ABOUT THIS EXERCISE: Using the records below, output the stretch that opens with the line containing "xor gates and xnor gates | 9 | 9" and closes with the line containing "[cell type report]", exactly and including both lines, with nothing more.

Records contained in a dataset:

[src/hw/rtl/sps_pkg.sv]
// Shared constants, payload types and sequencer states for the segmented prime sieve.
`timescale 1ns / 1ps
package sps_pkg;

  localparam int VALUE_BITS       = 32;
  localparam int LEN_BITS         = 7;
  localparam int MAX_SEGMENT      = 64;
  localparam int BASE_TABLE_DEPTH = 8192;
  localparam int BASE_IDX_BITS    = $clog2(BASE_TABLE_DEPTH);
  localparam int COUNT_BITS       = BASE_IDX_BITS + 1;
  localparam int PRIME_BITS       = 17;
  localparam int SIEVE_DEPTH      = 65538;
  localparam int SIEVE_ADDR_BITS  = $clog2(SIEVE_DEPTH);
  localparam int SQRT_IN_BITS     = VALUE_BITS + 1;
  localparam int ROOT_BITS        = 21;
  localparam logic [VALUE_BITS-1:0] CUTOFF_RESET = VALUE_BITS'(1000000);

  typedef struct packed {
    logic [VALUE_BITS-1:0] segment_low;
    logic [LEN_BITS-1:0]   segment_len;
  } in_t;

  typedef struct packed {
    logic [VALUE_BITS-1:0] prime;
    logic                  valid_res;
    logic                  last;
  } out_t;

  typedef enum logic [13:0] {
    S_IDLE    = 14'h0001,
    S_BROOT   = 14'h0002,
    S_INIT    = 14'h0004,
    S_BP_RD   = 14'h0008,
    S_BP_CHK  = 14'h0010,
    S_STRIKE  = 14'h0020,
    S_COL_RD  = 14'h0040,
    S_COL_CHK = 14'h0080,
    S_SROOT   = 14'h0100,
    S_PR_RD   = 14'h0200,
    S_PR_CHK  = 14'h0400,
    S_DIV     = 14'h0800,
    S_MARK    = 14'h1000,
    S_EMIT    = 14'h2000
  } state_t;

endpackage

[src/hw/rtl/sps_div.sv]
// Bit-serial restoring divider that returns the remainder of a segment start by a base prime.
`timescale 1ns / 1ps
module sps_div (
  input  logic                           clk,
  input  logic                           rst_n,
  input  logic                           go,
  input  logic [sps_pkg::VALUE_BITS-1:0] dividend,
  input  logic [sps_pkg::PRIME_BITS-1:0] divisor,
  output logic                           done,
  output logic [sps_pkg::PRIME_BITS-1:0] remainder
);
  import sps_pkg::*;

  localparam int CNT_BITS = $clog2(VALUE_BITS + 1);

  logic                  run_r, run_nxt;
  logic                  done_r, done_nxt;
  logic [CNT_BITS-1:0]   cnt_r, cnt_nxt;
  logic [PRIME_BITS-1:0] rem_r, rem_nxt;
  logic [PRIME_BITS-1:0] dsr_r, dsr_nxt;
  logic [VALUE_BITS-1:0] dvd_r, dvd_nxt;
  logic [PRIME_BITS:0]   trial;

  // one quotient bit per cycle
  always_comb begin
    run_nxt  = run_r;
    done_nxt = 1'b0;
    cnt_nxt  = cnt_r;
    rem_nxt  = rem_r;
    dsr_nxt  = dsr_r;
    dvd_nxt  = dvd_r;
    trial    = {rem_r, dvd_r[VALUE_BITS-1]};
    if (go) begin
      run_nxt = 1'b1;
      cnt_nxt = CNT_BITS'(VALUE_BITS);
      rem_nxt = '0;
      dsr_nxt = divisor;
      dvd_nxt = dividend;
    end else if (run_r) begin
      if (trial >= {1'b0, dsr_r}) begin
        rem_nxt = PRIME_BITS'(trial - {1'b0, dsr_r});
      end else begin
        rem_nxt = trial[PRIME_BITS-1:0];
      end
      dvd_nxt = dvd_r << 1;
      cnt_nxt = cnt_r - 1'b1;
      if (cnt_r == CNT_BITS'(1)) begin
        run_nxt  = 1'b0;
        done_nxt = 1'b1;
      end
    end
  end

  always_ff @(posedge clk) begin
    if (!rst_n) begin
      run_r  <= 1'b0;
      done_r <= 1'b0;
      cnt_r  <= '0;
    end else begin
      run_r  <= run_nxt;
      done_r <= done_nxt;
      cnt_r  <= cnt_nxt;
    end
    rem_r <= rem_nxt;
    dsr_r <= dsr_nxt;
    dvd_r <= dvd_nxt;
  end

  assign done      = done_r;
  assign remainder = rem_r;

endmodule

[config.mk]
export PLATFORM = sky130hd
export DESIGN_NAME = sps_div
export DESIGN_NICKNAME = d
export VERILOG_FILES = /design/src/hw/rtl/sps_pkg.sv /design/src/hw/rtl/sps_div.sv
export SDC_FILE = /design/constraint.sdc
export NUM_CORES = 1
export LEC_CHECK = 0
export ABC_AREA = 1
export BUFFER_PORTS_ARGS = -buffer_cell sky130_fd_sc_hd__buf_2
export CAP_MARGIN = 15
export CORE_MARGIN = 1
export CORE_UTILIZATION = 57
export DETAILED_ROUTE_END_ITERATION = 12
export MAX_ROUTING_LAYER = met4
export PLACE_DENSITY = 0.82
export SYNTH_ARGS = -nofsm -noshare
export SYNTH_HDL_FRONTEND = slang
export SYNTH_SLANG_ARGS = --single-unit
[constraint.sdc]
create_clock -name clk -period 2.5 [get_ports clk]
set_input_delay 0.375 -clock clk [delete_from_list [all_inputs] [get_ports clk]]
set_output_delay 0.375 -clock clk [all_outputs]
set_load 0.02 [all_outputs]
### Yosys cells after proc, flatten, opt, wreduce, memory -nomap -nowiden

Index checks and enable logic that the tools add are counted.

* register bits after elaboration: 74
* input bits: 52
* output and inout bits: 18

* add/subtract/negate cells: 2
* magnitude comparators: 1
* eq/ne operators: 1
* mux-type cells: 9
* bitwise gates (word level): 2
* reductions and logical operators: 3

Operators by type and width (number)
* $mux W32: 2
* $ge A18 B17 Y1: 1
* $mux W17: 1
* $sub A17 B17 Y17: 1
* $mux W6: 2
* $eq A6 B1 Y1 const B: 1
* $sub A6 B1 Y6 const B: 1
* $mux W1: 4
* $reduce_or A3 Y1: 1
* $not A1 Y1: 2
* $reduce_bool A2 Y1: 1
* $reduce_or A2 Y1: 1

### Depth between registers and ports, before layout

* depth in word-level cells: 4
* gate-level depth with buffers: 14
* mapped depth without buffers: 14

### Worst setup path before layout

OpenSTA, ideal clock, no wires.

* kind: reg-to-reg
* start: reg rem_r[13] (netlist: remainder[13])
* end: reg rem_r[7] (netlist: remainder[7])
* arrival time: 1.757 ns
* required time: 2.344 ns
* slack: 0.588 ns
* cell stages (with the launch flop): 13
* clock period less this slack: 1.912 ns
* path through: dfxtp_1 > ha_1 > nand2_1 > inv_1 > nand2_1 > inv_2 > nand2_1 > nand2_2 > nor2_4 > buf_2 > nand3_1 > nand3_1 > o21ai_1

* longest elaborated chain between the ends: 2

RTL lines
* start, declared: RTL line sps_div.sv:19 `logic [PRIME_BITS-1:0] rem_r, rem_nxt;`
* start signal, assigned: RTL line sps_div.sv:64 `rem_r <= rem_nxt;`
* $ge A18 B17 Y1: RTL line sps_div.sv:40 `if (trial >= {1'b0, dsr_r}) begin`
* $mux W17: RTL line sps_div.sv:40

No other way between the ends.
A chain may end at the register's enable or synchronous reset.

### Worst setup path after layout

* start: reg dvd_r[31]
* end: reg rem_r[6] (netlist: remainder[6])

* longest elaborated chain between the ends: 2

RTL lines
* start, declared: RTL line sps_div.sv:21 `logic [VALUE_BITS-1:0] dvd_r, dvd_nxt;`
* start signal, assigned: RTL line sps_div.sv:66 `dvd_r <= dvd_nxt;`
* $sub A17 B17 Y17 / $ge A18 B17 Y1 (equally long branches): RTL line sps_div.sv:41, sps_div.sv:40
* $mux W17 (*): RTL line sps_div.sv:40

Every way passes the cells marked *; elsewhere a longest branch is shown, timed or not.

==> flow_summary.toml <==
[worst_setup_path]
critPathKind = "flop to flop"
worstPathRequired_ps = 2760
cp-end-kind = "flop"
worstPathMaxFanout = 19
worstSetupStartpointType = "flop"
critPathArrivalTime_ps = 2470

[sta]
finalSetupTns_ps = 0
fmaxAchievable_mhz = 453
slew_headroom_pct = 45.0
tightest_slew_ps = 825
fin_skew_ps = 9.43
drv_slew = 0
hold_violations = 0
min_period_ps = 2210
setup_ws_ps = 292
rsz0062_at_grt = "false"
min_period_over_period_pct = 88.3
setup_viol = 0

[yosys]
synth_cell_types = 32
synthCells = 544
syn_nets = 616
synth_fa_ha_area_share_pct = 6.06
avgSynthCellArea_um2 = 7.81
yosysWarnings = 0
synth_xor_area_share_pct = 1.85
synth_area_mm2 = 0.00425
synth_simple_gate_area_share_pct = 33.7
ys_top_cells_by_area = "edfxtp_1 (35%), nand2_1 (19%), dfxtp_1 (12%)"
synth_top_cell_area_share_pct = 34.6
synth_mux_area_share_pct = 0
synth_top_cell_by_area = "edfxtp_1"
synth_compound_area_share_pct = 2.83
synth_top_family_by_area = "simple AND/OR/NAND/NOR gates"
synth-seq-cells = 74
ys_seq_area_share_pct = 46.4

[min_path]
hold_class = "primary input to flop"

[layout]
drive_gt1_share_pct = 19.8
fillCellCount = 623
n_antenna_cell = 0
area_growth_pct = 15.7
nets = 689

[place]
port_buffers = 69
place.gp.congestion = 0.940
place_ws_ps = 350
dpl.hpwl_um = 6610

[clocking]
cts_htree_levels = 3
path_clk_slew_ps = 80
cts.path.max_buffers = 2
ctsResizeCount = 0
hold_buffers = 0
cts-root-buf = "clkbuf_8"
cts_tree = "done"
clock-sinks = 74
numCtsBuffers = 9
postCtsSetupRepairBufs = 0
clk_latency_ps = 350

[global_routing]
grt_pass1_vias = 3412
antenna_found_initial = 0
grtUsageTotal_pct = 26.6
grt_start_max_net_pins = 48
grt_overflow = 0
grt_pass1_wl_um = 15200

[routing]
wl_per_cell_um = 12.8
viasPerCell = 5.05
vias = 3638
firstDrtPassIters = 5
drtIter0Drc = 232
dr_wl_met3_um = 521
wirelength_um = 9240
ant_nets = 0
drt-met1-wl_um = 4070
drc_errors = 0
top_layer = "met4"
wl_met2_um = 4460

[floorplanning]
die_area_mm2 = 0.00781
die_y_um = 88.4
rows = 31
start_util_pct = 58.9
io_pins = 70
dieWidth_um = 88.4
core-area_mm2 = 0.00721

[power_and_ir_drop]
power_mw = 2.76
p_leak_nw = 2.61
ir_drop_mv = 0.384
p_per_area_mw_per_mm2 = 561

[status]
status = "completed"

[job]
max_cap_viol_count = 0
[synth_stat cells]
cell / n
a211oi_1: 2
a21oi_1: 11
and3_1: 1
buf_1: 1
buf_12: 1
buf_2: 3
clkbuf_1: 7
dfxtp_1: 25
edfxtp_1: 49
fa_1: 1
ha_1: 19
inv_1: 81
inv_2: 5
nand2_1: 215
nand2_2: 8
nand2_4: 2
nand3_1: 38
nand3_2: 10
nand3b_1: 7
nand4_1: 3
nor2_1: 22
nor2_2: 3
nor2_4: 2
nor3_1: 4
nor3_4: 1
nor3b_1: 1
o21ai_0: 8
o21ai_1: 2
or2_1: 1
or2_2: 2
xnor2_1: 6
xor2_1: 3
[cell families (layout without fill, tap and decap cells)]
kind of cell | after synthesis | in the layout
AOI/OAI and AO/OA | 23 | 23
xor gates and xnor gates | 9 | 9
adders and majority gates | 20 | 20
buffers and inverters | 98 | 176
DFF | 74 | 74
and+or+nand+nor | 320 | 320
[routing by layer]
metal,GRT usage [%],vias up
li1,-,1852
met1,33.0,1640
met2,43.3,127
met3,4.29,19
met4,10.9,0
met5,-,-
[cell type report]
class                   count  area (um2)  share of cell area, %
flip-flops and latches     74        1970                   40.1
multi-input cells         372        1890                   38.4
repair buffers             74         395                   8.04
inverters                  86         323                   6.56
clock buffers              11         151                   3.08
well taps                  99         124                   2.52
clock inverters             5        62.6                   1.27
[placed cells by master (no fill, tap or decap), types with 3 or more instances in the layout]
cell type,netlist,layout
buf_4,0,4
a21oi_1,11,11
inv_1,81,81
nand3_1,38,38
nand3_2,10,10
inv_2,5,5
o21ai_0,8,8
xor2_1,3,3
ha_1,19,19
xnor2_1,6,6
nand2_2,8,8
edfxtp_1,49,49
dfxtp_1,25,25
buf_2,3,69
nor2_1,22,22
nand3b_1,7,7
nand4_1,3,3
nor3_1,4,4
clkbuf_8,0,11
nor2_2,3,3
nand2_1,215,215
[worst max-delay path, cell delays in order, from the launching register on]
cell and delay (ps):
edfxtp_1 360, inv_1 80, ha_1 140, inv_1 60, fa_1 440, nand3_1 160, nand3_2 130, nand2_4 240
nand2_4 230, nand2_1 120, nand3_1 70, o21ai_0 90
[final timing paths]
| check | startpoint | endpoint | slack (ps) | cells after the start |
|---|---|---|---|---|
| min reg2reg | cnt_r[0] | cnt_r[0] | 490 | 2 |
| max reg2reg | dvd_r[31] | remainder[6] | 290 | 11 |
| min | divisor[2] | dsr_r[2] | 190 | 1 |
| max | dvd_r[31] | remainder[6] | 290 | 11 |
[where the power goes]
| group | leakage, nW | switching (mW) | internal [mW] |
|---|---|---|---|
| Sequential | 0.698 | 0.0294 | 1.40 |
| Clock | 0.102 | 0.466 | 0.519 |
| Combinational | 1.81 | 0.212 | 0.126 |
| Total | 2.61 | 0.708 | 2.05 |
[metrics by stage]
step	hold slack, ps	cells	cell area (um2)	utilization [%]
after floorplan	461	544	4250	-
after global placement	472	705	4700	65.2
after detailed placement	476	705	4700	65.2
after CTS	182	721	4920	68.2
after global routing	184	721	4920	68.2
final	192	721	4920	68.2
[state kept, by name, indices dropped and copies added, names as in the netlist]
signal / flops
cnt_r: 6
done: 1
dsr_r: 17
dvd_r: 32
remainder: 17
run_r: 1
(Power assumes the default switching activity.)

OUTPUT FOR THIS TASK:
xor gates and xnor gates | 9 | 9
adders and majority gates | 20 | 20
buffers and inverters | 98 | 176
DFF | 74 | 74
and+or+nand+nor | 320 | 320
[routing by layer]
metal,GRT usage [%],vias up
li1,-,1852
met1,33.0,1640
met2,43.3,127
met3,4.29,19
met4,10.9,0
met5,-,-
[cell type report]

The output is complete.